TASK STATEMENT: The lines from the start of the records through the one containing "export CORE_UTILIZATION = 49" are to be restated word for word; please include both ends.

++++++

--- config.mk ---
export PLATFORM = sky130hd
export DESIGN_NAME = npu_seq
export DESIGN_NICKNAME = d
export VERILOG_FILES = /design/src/rtl/npu_pkg.sv /design/src/rtl/npu_vld_delay.sv /design/src/rtl/npu_seq.sv
export SDC_FILE = /design/constraint.sdc
export NUM_CORES = 1
export LEC_CHECK = 0
export ABC_AREA = 1
export ABC_CLOCK_PERIOD_IN_PS = 3750
export CORE_MARGIN = 1
export CORE_UTILIZATION = 49
export DETAILED_ROUTE_END_ITERATION = 16
export MAX_ROUTING_LAYER = met4
export PLACE_DENSITY = 0.77
export SLEW_MARGIN = 20
export SYNTH_ARGS = -nofsm -noshare
export SYNTH_HDL_FRONTEND = slang
export SYNTH_SLANG_ARGS = --single-unit
--- constraint.sdc ---
create_clock -name CLK -period 3.75 [get_ports CLK]
set_input_delay 0.75 -clock CLK [delete_from_list [all_inputs] [get_ports CLK]]
set_output_delay 0.75 -clock CLK [all_outputs]
set_load 0.005 [all_outputs]
--- src/rtl/npu_pkg.sv ---
// Shared types and constants for the NPU control path.
package npu_pkg;
   localparam int NPU_ADDR_W = 10;
   localparam int NPU_DATA_W = 8;

   localparam logic [1:0] OP_ADD = 2'd0;
   localparam logic [1:0] OP_MUL = 2'd1;
   localparam logic [1:0] OP_RQT = 2'd2;
   localparam logic [1:0] OP_ILL = 2'd3;

   typedef enum logic [1:0] {IDLE, RUN, DRAIN, DONE} seq_state_t;
endpackage

--- src/rtl/npu_vld_delay.sv ---
// Fixed-latency shift register for a valid bit; synchronous clear flushes
// every stage so no stale strobe emerges after an abort.
module npu_vld_delay #(
   parameter int LAT = 3
) (
   input  logic clk_i,
   input  logic rst_i,
   input  logic clr_i,
   input  logic vld_i,
   output logic vld_o
);
   logic [LAT-1:0] sr_q;
   logic [LAT-1:0] sr_d;

   always_comb begin
      sr_d = '0;
      if (!clr_i) begin
         sr_d[0] = vld_i;
         for (int i = 1; i < LAT; i++) begin
            sr_d[i] = sr_q[i-1];
         end
      end
   end

   always_ff @(posedge clk_i or posedge rst_i) begin
      if (rst_i) begin
         sr_q <= '0;
      end else begin
         sr_q <= sr_d;
      end
   end

   assign vld_o = sr_q[LAT-1];
endmodule

--- src/rtl/npu_seq.sv ---
// Element-loop sequencer: issues one A/B read per cycle, times C writes to the
// datapath latency, tracks max/min of written results and pulses FINISH.
module npu_seq
   import npu_pkg::*;
#(
   parameter int LAT    = 3,
   parameter int ADDR_W = NPU_ADDR_W,
   parameter int DATA_W = NPU_DATA_W
) (
   input  logic              CLK,
   input  logic              RESET,
   input  logic              SOFT_RESET,
   input  logic              START,
   input  logic [1:0]        OP,
   input  logic [ADDR_W-1:0] M1POS,
   input  logic [ADDR_W-1:0] M1SIZE,
   input  logic [ADDR_W-1:0] M2POS,
   input  logic [ADDR_W-1:0] M3POS,
   output logic              RD_EN,
   output logic [ADDR_W-1:0] RD_ADDR_A,
   output logic [ADDR_W-1:0] RD_ADDR_B,
   input  logic [DATA_W-1:0] RES_DATA,
   output logic              WR_EN,
   output logic [ADDR_W-1:0] WR_ADDR,
   output logic [DATA_W-1:0] WR_DATA,
   output logic              BUSY,
   output logic              FINISH,
   output logic [DATA_W-1:0] RMAX,
   output logic [DATA_W-1:0] RMIN
);
   localparam logic [ADDR_W-1:0] ONE = ADDR_W'(1);

   seq_state_t        state_q, state_d;
   logic              rd_en_q, rd_en_d;
   logic [ADDR_W-1:0] rd_addr_a_q, rd_addr_a_d;
   logic [ADDR_W-1:0] rd_addr_b_q, rd_addr_b_d;
   logic [ADDR_W-1:0] wr_addr_q, wr_addr_d;
   logic [ADDR_W-1:0] n_q, n_d;
   logic [ADDR_W-1:0] rd_cnt_q, rd_cnt_d;
   logic [ADDR_W-1:0] wr_cnt_q, wr_cnt_d;
   logic [DATA_W-1:0] rmax_q, rmax_d;
   logic [DATA_W-1:0] rmin_q, rmin_d;
   logic              busy_q, busy_d;
   logic              finish_q, finish_d;
   logic              wr_en;

   npu_vld_delay #(.LAT(LAT)) u_wr_dly (
      .clk_i (CLK),
      .rst_i (RESET),
      .clr_i (SOFT_RESET),
      .vld_i (rd_en_q),
      .vld_o (wr_en)
   );

   always_comb begin
      state_d     = state_q;
      rd_en_d     = 1'b0;
      rd_addr_a_d = rd_addr_a_q;
      rd_addr_b_d = rd_addr_b_q;
      wr_addr_d   = wr_addr_q;
      n_d         = n_q;
      rd_cnt_d    = rd_cnt_q;
      wr_cnt_d    = wr_cnt_q;
      rmax_d      = rmax_q;
      rmin_d      = rmin_q;

      if (wr_en) begin
         wr_addr_d = wr_addr_q + ONE;
         wr_cnt_d  = wr_cnt_q + ONE;
         if (RES_DATA > rmax_q) rmax_d = RES_DATA;
         if (RES_DATA < rmin_q) rmin_d = RES_DATA;
      end

      unique case (state_q)
         IDLE: begin
            if (START) begin
               // Address counters are loaded here, so they act as the snapshot.
               n_d       = M1SIZE;
               wr_addr_d = M3POS;
               wr_cnt_d  = '0;
               rmax_d    = '0;
               rmin_d    = '1;
               if (OP == OP_ILL || M1SIZE == '0) begin
                  state_d = DONE;
               end else begin
                  state_d     = RUN;
                  rd_en_d     = 1'b1;
                  rd_addr_a_d = M1POS;
                  rd_addr_b_d = M2POS;
                  rd_cnt_d    = ONE;
               end
            end
         end
         RUN: begin
            if (rd_cnt_q == n_q) begin
               state_d = DRAIN;
            end else begin
               rd_en_d     = 1'b1;
               rd_addr_a_d = rd_addr_a_q + ONE;
               rd_addr_b_d = rd_addr_b_q + ONE;
               rd_cnt_d    = rd_cnt_q + ONE;
            end
         end
         DRAIN: begin
            if (wr_en && (wr_cnt_q + ONE) == n_q) state_d = DONE;
         end
         DONE: state_d = IDLE;
         default: state_d = IDLE;
      endcase

      if (SOFT_RESET) begin
         state_d     = IDLE;
         rd_en_d     = 1'b0;
         rd_addr_a_d = '0;
         rd_addr_b_d = '0;
         wr_addr_d   = '0;
         n_d         = '0;
         rd_cnt_d    = '0;
         wr_cnt_d    = '0;
         rmax_d      = '0;
         rmin_d      = '1;
      end

      busy_d   = (state_d != IDLE);
      finish_d = (state_d == DONE);
   end

   always_ff @(posedge CLK or posedge RESET) begin
      if (RESET) begin
         state_q     <= IDLE;
         rd_en_q     <= 1'b0;
         rd_addr_a_q <= '0;
         rd_addr_b_q <= '0;
         wr_addr_q   <= '0;
         n_q         <= '0;
         rd_cnt_q    <= '0;
         wr_cnt_q    <= '0;
         rmax_q      <= '0;
         rmin_q      <= '1;
         busy_q      <= 1'b0;
         finish_q    <= 1'b0;
      end else begin
         state_q     <= state_d;
         rd_en_q     <= rd_en_d;
         rd_addr_a_q <= rd_addr_a_d;
         rd_addr_b_q <= rd_addr_b_d;
         wr_addr_q   <= wr_addr_d;
         n_q         <= n_d;
         rd_cnt_q    <= rd_cnt_d;
         wr_cnt_q    <= wr_cnt_d;
         rmax_q      <= rmax_d;
         rmin_q      <= rmin_d;
         busy_q      <= busy_d;
         finish_q    <= finish_d;
      end
   end

   assign RD_EN     = rd_en_q;
   assign RD_ADDR_A = rd_addr_a_q;
   assign RD_ADDR_B = rd_addr_b_q;
   assign WR_EN     = wr_en;
   assign WR_ADDR   = wr_addr_q;
   assign WR_DATA   = RES_DATA;
   assign BUSY      = busy_q;
   assign FINISH    = finish_q;
   assign RMAX      = rmax_q;
   assign RMIN      = rmin_q;
endmodule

++++++

OUTPUT OF THE EXERCISE:
--- config.mk ---
export PLATFORM = sky130hd
export DESIGN_NAME = npu_seq
export DESIGN_NICKNAME = d
export VERILOG_FILES = /design/src/rtl/npu_pkg.sv /design/src/rtl/npu_vld_delay.sv /design/src/rtl/npu_seq.sv
export SDC_FILE = /design/constraint.sdc
export NUM_CORES = 1
export LEC_CHECK = 0
export ABC_AREA = 1
export ABC_CLOCK_PERIOD_IN_PS = 3750
export CORE_MARGIN = 1
export CORE_UTILIZATION = 49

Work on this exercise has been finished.